Affinity devrait proposer prochainement ses 3 logiciels (Photo, Designer et Publisher) en version universelle. Et l’éditeur promet un gain de performances de l’ordre d’un facteur 3. Microsoft Office 365 a passé le cap de la première bêta publique, ce qui mènerait à penser que la version universelle serait disponible avant la fin de l’année. On peut penser que d’ici la mi 2021, la majeure partie des logiciels existeront en version universelle. À l’échelle informatique, c’est demain…
Quid de Windows ?
Mais que vient faire Microsoft Windows dans cette histoire. Il ne faut pas se cacher qu’il existe une frange d’acheteurs qui utilisent leur Mac avec Boot Camp, donc avec Windows. Vous en trouverez beaucoup dans le milieu universitaire… Il sont besoin de logiciels prévus pour cet OS et qui n’ont jamais été portés sous Mac. Mais voilà que Boot Camp ne sera pas porté sur les Mac utilisant les puces Apple M, Craig Federighi indiquant que la voie serait la visualisation.
Sauf que Windows ARM n’est pas vendu aux particuliers et à l’unité directement. La vente est exclusivement réservée aux fabricants. De plus, Parralels Desktop et VMWare ne sont pas encore disponibles, ce ui ne changerait rien à la situation, Windows ARM n’étant pas en vente au grand public directement. Microsoft étant en mesure de s’adapter, ce point pourra évoluer favorablement à l’avenir.
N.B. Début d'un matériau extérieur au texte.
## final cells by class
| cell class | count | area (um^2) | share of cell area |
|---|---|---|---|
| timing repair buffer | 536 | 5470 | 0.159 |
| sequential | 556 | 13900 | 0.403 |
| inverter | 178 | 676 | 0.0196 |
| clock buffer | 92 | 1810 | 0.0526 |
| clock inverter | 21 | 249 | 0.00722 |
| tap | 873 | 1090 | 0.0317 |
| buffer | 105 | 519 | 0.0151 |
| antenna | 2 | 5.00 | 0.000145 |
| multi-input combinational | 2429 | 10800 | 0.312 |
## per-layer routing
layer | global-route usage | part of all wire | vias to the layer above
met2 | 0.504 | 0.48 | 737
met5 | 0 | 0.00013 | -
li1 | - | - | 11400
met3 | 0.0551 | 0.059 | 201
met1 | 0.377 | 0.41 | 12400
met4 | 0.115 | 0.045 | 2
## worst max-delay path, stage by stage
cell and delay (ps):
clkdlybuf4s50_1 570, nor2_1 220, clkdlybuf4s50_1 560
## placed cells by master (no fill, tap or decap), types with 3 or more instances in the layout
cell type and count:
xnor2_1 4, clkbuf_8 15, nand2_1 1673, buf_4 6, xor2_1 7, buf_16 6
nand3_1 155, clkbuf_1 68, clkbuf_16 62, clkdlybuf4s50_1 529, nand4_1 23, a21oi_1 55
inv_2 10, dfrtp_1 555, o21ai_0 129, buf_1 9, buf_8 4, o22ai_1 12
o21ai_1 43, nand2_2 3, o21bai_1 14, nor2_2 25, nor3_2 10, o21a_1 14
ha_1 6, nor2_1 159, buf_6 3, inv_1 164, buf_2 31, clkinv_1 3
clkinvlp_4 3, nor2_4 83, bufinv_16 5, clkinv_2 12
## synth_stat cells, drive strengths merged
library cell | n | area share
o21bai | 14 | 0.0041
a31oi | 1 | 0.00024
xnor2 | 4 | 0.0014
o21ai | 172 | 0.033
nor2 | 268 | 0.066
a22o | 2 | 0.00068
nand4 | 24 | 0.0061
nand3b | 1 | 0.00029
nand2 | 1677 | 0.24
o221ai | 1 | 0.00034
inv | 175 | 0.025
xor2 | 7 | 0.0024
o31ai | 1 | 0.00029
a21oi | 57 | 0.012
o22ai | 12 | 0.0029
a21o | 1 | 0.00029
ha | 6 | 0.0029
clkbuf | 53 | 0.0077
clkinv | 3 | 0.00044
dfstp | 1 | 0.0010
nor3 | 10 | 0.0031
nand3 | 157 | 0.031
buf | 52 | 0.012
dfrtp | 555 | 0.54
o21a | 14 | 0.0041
### config.mk
export PLATFORM = sky130hd
export DESIGN_NAME = ibex_rf_wipe_ctrl
export DESIGN_NICKNAME = d
export VERILOG_FILES = /design/src/rtl/ibex_rf_wipe_ctrl.sv
export SDC_FILE = /design/constraint.sdc
export NUM_CORES = 1
export LEC_CHECK = 0
export ABC_CLOCK_PERIOD_IN_PS = 2900
export CAP_MARGIN = 20
export CORE_MARGIN = 2
export CORE_UTILIZATION = 45
export CTS_CLUSTER_SIZE = 20
export DETAILED_ROUTE_END_ITERATION = 10
export PLACE_DENSITY = 0.87
export SETUP_SLACK_MARGIN = 0.05
export SYNTH_ARGS = -nofsm -noshare
export SYNTH_HDL_FRONTEND = slang
export SYNTH_SLANG_ARGS = --single-unit
export TNS_END_PERCENT = 100
### constraint.sdc
create_clock -name clk_i -period 2.9 [get_ports clk_i]
set_input_delay 0.58 -clock clk_i [delete_from_list [all_inputs] [get_ports clk_i]]
set_output_delay 0.58 -clock clk_i [all_outputs]
set_load 0.05 [all_outputs]
**config.mk**
```make
export PLATFORM = sky130hd
export DESIGN_NAME = imem_port_ctrl
export DESIGN_NICKNAME = d
export VERILOG_FILES = /design/src/rtl/imem_ctrl_pkg.sv /design/src/rtl/rr_arb2.sv /design/src/rtl/imem_port_ctrl.sv
export SDC_FILE = /design/constraint.sdc
export NUM_CORES = 1
export LEC_CHECK = 0
export ABC_AREA = 1
export BUFFER_PORTS_ARGS = -buffer_cell sky130_fd_sc_hd__buf_2
export CAP_MARGIN = 15
export CORE_MARGIN = 1.5
export CORE_UTILIZATION = 47
export CTS_CLUSTER_SIZE = 16
export DETAILED_ROUTE_END_ITERATION = 8
export GPL_ROUTABILITY_DRIVEN = 0
export HOLD_SLACK_MARGIN = 0.12
export PLACE_DENSITY = 0.86
export SYNTH_ARGS = -nofsm -noshare
export SYNTH_HDL_FRONTEND = slang
export SYNTH_SLANG_ARGS = --single-unit
```
**constraint.sdc**
```tcl
create_clock -name clk -period 1.6 [get_ports clk]
set_input_delay 0 -clock clk [delete_from_list [all_inputs] [get_ports clk]]
set_output_delay 0 -clock clk [all_outputs]
set_load 0.05 [all_outputs]
```
**src/rtl/imem_ctrl_pkg.sv**
```systemverilog
// Shared definitions for the instruction-ROM port controller.
// Holds the state encoding, the owner encoding, and the word/counter sizing.
package imem_ctrl_pkg;

  // Bytes per assembled 32-bit word and the width of the byte counter.
  localparam int unsigned WORD_BYTES = 4;
  localparam int unsigned CNT_W      = 2;

  // Sequencer states as plain constants so they map onto older tools unchanged.
  typedef logic [1:0] state_t;
  localparam state_t StIdle  = 2'd0;
  localparam state_t StIssue = 2'd1;
  localparam state_t StDrain = 2'd2;
  localparam state_t StResp  = 2'd3;

  // Which requester owns the transaction currently in flight.
  typedef enum logic {
    OwnFetch = 1'b0,
    OwnData  = 1'b1
  } owner_e;

endpackage

```
**src/rtl/rr_arb2.sv**
```systemverilog
// Two-way round-robin arbiter for the ROM port.
// Ports:
//   clk, rst_n    clock and asynchronous active-low reset
//   fetch_req_i   fetch-side request
//   data_req_i    data-side request
//   accept_i      the sequencer takes the current grant this cycle
//   gnt_o         one-hot grant, bit 0 = fetch, bit 1 = data (combinational)
//   owner_o       last granted requester; also the owner of the live transaction
module rr_arb2 (
  input  logic       clk,
  input  logic       rst_n,
  input  logic       fetch_req_i,
  input  logic       data_req_i,
  input  logic       accept_i,
  output logic [1:0] gnt_o,
  output logic       owner_o
);
  import imem_ctrl_pkg::*;

  owner_e owner_q;

  // On a tie, serve whichever requester was not served last.
  always_comb begin
    gnt_o = 2'b00;
    if (fetch_req_i && data_req_i) begin
      gnt_o = (owner_q == OwnData) ? 2'b01 : 2'b10;
    end else if (fetch_req_i) begin
      gnt_o = 2'b01;
    end else if (data_req_i) begin
      gnt_o = 2'b10;
    end
  end

  // Reset to data so fetch wins the very first tie.
  always_ff @(posedge clk or negedge rst_n) begin
    if (!rst_n) begin
      owner_q <= OwnData;
    end else if (accept_i && (gnt_o != 2'b00)) begin
      owner_q <= gnt_o[1] ? OwnData : OwnFetch;
    end
  end

  assign owner_o = owner_q;

endmodule

```
**src/rtl/imem_port_ctrl.sv**
```systemverilog
// Shares the byte-wide synchronous instruction ROM between fetch and data-side
// 32-bit reads. Each granted request issues four consecutive byte reads and
// assembles them big-endian (byte at the base address is the MSB).
// Ports:
//   clk, rst_n                     clock and asynchronous active-low reset
//   fetch_req_i / fetch_addr_i     fetch request and byte address
//   fetch_rvalid_o / fetch_rdata_o one-cycle response pulse and held word
//   data_req_i / data_addr_i       data-side request and byte address
//   data_rvalid_o / data_rdata_o   one-cycle response pulse and held word
//   mem_en_o / mem_addr_o          ROM read enable and byte address
//   mem_rdata_i                    ROM byte, valid the cycle after mem_en_o
//   busy_o                         high whenever a transaction is in progress
module imem_port_ctrl #(
  parameter int unsigned A_WIDTH = 32,
  parameter int unsigned D_WIDTH = 8
) (
  input  logic               clk,
  input  logic               rst_n,
  input  logic               fetch_req_i,
  input  logic [A_WIDTH-1:0] fetch_addr_i,
  output logic               fetch_rvalid_o,
  output logic [31:0]        fetch_rdata_o,
  input  logic               data_req_i,
  input  logic [A_WIDTH-1:0] data_addr_i,
  output logic               data_rvalid_o,
  output logic [31:0]        data_rdata_o,
  output logic               mem_en_o,
  output logic [A_WIDTH-1:0] mem_addr_o,
  input  logic [D_WIDTH-1:0] mem_rdata_i,
  output logic               busy_o
);
  import imem_ctrl_pkg::*;

  // Only the leading bytes need storing; the last byte is merged straight
  // into the owner's rdata register in DRAIN.
  localparam int unsigned PartW = 32 - D_WIDTH;

  state_t             state_q, state_d;
  logic [CNT_W-1:0]   cnt_q, cnt_d;
  logic [A_WIDTH-1:0] base_q, base_d;
  logic [PartW-1:0]   word_q, word_d;
  logic [31:0]        fetch_rdata_q, fetch_rdata_d;
  logic [31:0]        data_rdata_q, data_rdata_d;

  logic [1:0] gnt;
  logic       owner;
  logic       accept;

  assign accept = (state_q == StIdle);

  rr_arb2 u_arb (
    .clk        (clk),
    .rst_n      (rst_n),
    .fetch_req_i(fetch_req_i),
    .data_req_i (data_req_i),
    .accept_i   (accept),
    .gnt_o      (gnt),
    .owner_o    (owner)
  );

  always_comb begin
    state_d       = state_q;
    cnt_d         = cnt_q;
    base_d        = base_q;
    word_d        = word_q;
    fetch_rdata_d = fetch_rdata_q;
    data_rdata_d  = data_rdata_q;

    case (state_q)
      StIdle: begin
        if (gnt != 2'b00) begin
          state_d = StIssue;
          cnt_d   = '0;
          base_d  = gnt[1] ? data_addr_i : fetch_addr_i;
        end
      end
      StIssue: begin
        // ROM data lags the address by one cycle, so nothing arrives on cnt=0.
        if (cnt_q != '0) begin
          word_d = {word_q[PartW-D_WIDTH-1:0], mem_rdata_i};
        end
        cnt_d = cnt_q + 1'b1;
        if (cnt_q == CNT_W'(WORD_BYTES - 1)) begin
          state_d = StDrain;
        end
      end
      StDrain: begin
        word_d = '0;
        if (owner == OwnData) begin
          data_rdata_d = {word_q, mem_rdata_i};
        end else begin
          fetch_rdata_d = {word_q, mem_rdata_i};
        end
        state_d = StResp;
      end
      StResp: begin
        state_d = StIdle;
      end
      default: begin
        state_d = StIdle;
      end
    endcase
  end

  always_ff @(posedge clk or negedge rst_n) begin
    if (!rst_n) begin
      state_q       <= StIdle;
      cnt_q         <= '0;
      base_q        <= '0;
      word_q        <= '0;
      fetch_rdata_q <= '0;
      data_rdata_q  <= '0;
    end else begin
      state_q       <= state_d;
      cnt_q         <= cnt_d;
      base_q        <= base_d;
      word_q        <= word_d;
      fetch_rdata_q <= fetch_rdata_d;
      data_rdata_q  <= data_rdata_d;
    end
  end

  // Address wraps modulo 2^A_WIDTH by plain truncation.
  assign mem_en_o       = (state_q == StIssue);
  assign mem_addr_o     = mem_en_o ? (base_q + A_WIDTH'(cnt_q)) : '0;
  assign fetch_rvalid_o = (state_q == StResp) && (owner == OwnFetch);
  assign data_rvalid_o  = (state_q == StResp) && (owner == OwnData);
  assign fetch_rdata_o  = fetch_rdata_q;
  assign data_rdata_o   = data_rdata_q;
  assign busy_o         = (state_q != StIdle);

endmodule

```
# Yosys cells after proc, flatten, opt, wreduce, memory -nomap -nowiden
# Cells that the tools add are included.
[totals] ff_bits=125 inputBits=76 output_inout_bits=100
[classes] n_addsub=2 n_eq_ne=7 mux=14 n_bitwise=1 n_reduce_logical=16
[ops] cell="two-way mux 32 bit" count=2
[ops] cell="case mux 24 bit (2 select lines)" count=1
[ops] cell="adder 32 x 2 -> 32 bit" count=1
[ops] cell="two-way mux 24 bit" count=1
[ops] cell="two-way mux 2 bit" count=7
[ops] cell="AND reduction 2 bit" count=6
[ops] cell="nonzero test 2 bit" count=5
[ops] cell="case mux 2 bit (4 select lines)" count=1
[ops] cell="== test 2 bit, second input constant" count=3
[ops] cell="logical AND 1 bit" count=4
[ops] cell="!= test 2 x 1 -> 1 bit, second input constant" count=2
[ops] cell="case mux 2 bit (2 select lines)" count=1
[ops] cell="adder 2 x 1 -> 2 bit, second input constant" count=1
[ops] cell="== test 2 x 1 -> 1 bit, second input constant" count=1
[ops] cell="zero test 2 bit" count=1
[ops] cell="!= test 2 bit, second input constant" count=1
[ops] cell="two-way mux 1 bit" count=1
[ops] cell="NOT 1 bit" count=1

# Depth between registers and ports, before layout
[logic_depth] word_depth=6 depth_mapped=10

# Modules after synthesis
# Synthesis repeated with hierarchy kept, for this count alone.
[hier_totals] cells_unflattened=753 hier_area_um2=6092.1
[by_module_without_submodules] mod="imem_port_ctrl" n_inst=1 cells_each=745 area_each_um2=6030.8 seq_area_each_um2=3103.0
[by_module_without_submodules] mod="rr_arb2" n_inst=1 cells_each=8 area_each_um2=61.3 seq_area_each_um2=26.3

# Worst setup path before layout
# Ideal clock, no wire load.
[synth_path] path_kind="register -> output" start="register state_q[1]" end="output port mem_addr_o[2]" arrival_ps=2466 required_time_ps=1600 setup_slack_ps=-866 stages_incl_launch_ff=7 n_path_buf=2 path_cell_list="dfrtp_1 -> inv_1 -> ha_1 -> buf_4 -> inv_2 -> buf_6 -> nor3_1"
[synth_between] elab_chain_len=2
[synth_lines] item="from (decl)" line="imem_port_ctrl.sv:38" rtl="state_t state_q, state_d;"
[synth_lines] item="from (signal assigned)" line="imem_port_ctrl.sv:107" rtl="state_q <= StIdle;"
[synth_lines] item="from (signal assigned)" line="imem_port_ctrl.sv:114" rtl="state_q <= state_d;"
[synth_lines] item="== test 2 x 1 -> 1 bit" line="imem_port_ctrl.sv:124" rtl="assign mem_en_o = (state_q == StIssue);"
[synth_lines] item="net mem_en_o" line="imem_port_ctrl.sv:27" rtl="output logic mem_en_o,"
[synth_lines] item="two-way mux 32 bit" line="imem_port_ctrl.sv:125" rtl="assign mem_addr_o = mem_en_o ? (base_q + A_WIDTH'(cnt_q)) : '0;"
[synth_lines] item="to (decl)" line="imem_port_ctrl.sv:28" rtl="output logic [A_WIDTH-1:0] mem_addr_o,"
# The timed path passes the listed nets, and every way through them passes these cells.

# Worst setup path after layout
[layout_path] start="register cnt_q[1]" end="output port mem_addr_o[18]"
[layout_between] elab_chain_len=2
[layout_lines] item="from (decl)" line="imem_port_ctrl.sv:39" rtl="logic [CNT_W-1:0] cnt_q, cnt_d;"
[layout_lines] item="from (signal assigned)" line="imem_port_ctrl.sv:115" rtl="cnt_q <= cnt_d;"
[layout_lines] item="adder 32 x 2 -> 32 bit" line="imem_port_ctrl.sv:125"
[layout_lines] item="two-way mux 32 bit" line="imem_port_ctrl.sv:125"
# Every way passes these cells.

==> run metrics <==
die area 14000 um2; endpoints failing setup 55; Synthesized Nets 809; Num CTS Buffers 17; hold slack final 0.406 ns; core box area 12800 um2; YS warnings 0; setup ws final -0.668 ns; LEAKAGE 4.81 nW; met2 WL 12.0 mm; clock power share 18.5%; Worst Hold Class in -> reg; later-pin clock latency in the skew report 0.41 ns; CP arrival 2.27 ns; Worst Setup Start Kind flip-flop; DRT iter0 DRCs 800; Vias/cell 5.64; largest net degree at the start of global routing 65; synth top area cells dfrtp_1, nand2_1, o21ai_0; GRT Residual Overflow 0; CP Max Fanout 4; die width 118 um; Synth-to-Final Area Change 62.3%; initial antenna violation count 0; final hold vios 0; DRT Wirelength 24.2 mm; VDD IR max 1.40 mV; clock root buffer master clkbuf_16; share of cells above drive strength 1 42.7%; Final Max Tran Viols 0; Tcrit/Tclk final 142%; Clk pin slew, worst setup/hold paths 0.06 ns; Critical Path RT 1.60 ns; highest metal used met4; Tot Pwr 0.0219 W; Max Clock Freq 441 MHz; switching pwr 0.0109 W; Antenna Violating Nets Remaining 0; Gate Count Post-Synth 723; sequential fraction of the synthesis area 50.0%; violated checks setup timing; Sinks on Clock Net 125; fin crit period 2.27 ns; worst slew pin tran 0.419 ns; Die Y 118 um; setup repair after global routing missed its margin true; dpl cell area 7870 um2; drt pass-1 iters 6; hpwl dp 11.9 mm; Netlist cell types 31; cell taking the most area after synthesis dfrtp_1; I/O pin count 176; Final Skew 0.00920 ns; I/O Buffers 175; Post-Syn Area 6260 um2; layout net count 1107; pre-CTS setup slack -0.254 ns; post-synth top area share 49.6%; crit path capture type primary output; TritonCTS clock tree done; Yosys reg bits 125; Power Dens Cells 2160 nW/um2; WL met3 1.92 mm; commonest non-fill, non-tap cell in the layout nand2_1; sw frac 49.6%; first-pass GRT wire length 36.3 mm; Gate power share 55.3%; via count 6810; Initial Util 48.8%; WL/cell 20.1 um; most frequent cells in the layout nand2_1, buf_2, dfrtp_1; number of global-route vias before repair 6913; Int Power 0.0110 W; Reg power frac 26.2%; final instance area 10200 um2; Slew HR 71.8%; Avg Inst Size Synth 8.65 um2; H-tree depth 4; crit path kind reg -> out; DRC 0; GRT Overall Usage 33.8%; row cnt 41; status finished with violations; clock buffer depth 2; M1 WL 8.72 mm; number of max-cap violations 0
[cell type report]
type,count,area (um2)
Multi-Input combinational cell,501,3340
Sequential cell,125,3150
Fill cell,720,2670
Timing Repair Buffer,310,2580
Clock buffer,23,488
Inverter,66,255
Tap cell,172,215
Clock inverter,9,133
Antenna cell,1,2.50
[state kept, by name (all words and copies together) (netlist names)]
| name | flops |
|---|---|
| fetch_rdata_o | 32 |
| cnt_q | 2 |
| state_q | 2 |
| data_rdata_o | 32 |
| base_q | 32 |
| u_arb.owner_o | 1 |
| word_q | 24 |
[final timing paths]
check / start / end / slack [ns] / cells past startpoint
setup / recovery: cnt_q[1] / mem_addr_o[18] / -0.67 / 10
max in group asynchronous: rst_n / u_arb.owner_o / 0.32 / 4
min in group asynchronous: rst_n / fetch_rdata_o[8] / 0.64 / 3
hold / removal: mem_rdata_i[3] / word_q[3] / 0.41 / 4
hold reg to reg: data_rdata_o[29] / data_rdata_o[29] / 0.48 / 2
setup reg to reg: cnt_q[0] / word_q[5] / -0.14 / 8
[cell families (layout without fill, tap and decap cells)]
group / after synthesis / in the layout / share of synthesized area, %
AO/OA/AOI/OAI: 147 / 147 / 14.3
buffers and inverters: 97 / 408 / 6.90
other: 0 / 1 / 0
multiplexers: 32 / 32 / 5.12
AND/OR/NAND/NOR: 307 / 307 / 20.9
adder cells (fa/ha/maj): 10 / 10 / 2.12
flip-flops: 125 / 125 / 50.0
XOR/XNOR: 5 / 5 / 0.700
[synthesized netlist by cell type, drive strengths merged]
master,number
dfstp,1
o21a,1
dfrtp,124
o22ai,24
inv,66
xor2,4
fa,1
nor3b,1
mux2i,32
clkbuf,13
nand2,202
nor3,4
xnor2,1
buf,18
nand3b,1
a21oi,13
nand3,17
or3,1
ha,9
o21ai,109
nor2,81
[metrics by stage]
step	instances	utilization, %	setup TNS [ns]
finish	1207	79.2	-19.17
global route	1206	79.2	-22.14
CTS	1197	76.7	-14.62
detailed placement	1076	61.3	-4.02
global placement	1076	61.3	-3.00
floorplan	723	-	-1.47
[worst max-delay path, cell delays in order (launching register included)]
cell	delay [ns]
dfrtp_1	0.42
buf_6	0.14
fa_2	0.42
nand2_4	0.12
nor2_8	0.05
nand2_4	0.13
nor2_4	0.07
buf_6	0.12
a21oi_2	0.18
nor2_4	0.06
buf_8	0.15
[power groups by stage]
stage	registers, W	logic [W]	clock network, W
finish	0.00573	0.0121	0.00405
global route	0.00584	0.0127	0.00422
CTS	0.00552	0.0109	0.00406
detailed placement	0.00550	0.00986	0
global placement	0.00545	0.00965	0
floorplan	0.00758	0.00504	0
[routing by layer]
layer | GRT usage (%) | up-vias
met5 | 0 | -
met1 | 40.2 | 3203
met2 | 56.3 | 495
met4 | 19.4 | 0
met3 | 7.77 | 171
li1 | - | 2941
[what timing repair did]
action	in CTS	in global routing
setup endpoints to repair	39	128
cloned	1	3
hold endpoints to repair	183	0
setup buffers	13	6
gates resized for setup	136	66
hold buffers	76	0
pin swaps	31	12
(Power assumes the default switching activity.)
La situation est-elle bloquée ? Non. Il existe une autre solution, celle basée sur Wine. Contrairement aux logiciels de virtualisation qui recrée un environnement Windows complet, Wine traduit les appels de l’API Windows en appels POSIX à la volée, éliminant les pénalités mémoire et de performance d’autres méthodes. Une application Windows est vue alors comme un logiciel Mac, qu’on lance depuis le Finder. Ce qui est assez bluffant.
CodeWeavers a ainsi fait savoir que la version 20.0.1 de son outil CrossOver, basé sur les librairies Wine, fonctionne bien sur les nouveaux ordinateurs sous Apple Silicon. Il permet d’utiliser des logiciels Windows sur Mac pour un coût assez faible (de 40 à 60 €). Ce qui devrait résoudre quelques problèmes.
J’ai craqué et j’ai investi dans un Mac mini version Apple Silicon. Faut maintenant que j’arrive à vendre d’anciens matériels (Mac mini late 2014 et MacBookAir mid 2013). Dans un premier temps, je vais pouvoir évaluer ses performances réelles, aussi bien avec Rosetta2 que des applications natives… Quand elles existeront. Le modèle choisi est celui d’entrée de gamme, avec 8Go de Ram et 256Go de SSD. Un premier retour est prévu la semaine prochaine (test accès disque et Lightroom essentiellement).
La seule chose dont je suis sûr, c’est que un Mac « Apple Silicon » n’est pas prêt de devenir mon mac principal avant quelques mois. Il faudra que toutes mes logiciels existent en version native avant que je l’envisage sérieusement. Et que j’arrive à définir la meilleure stratégie me concernant. Mais cela arrivera.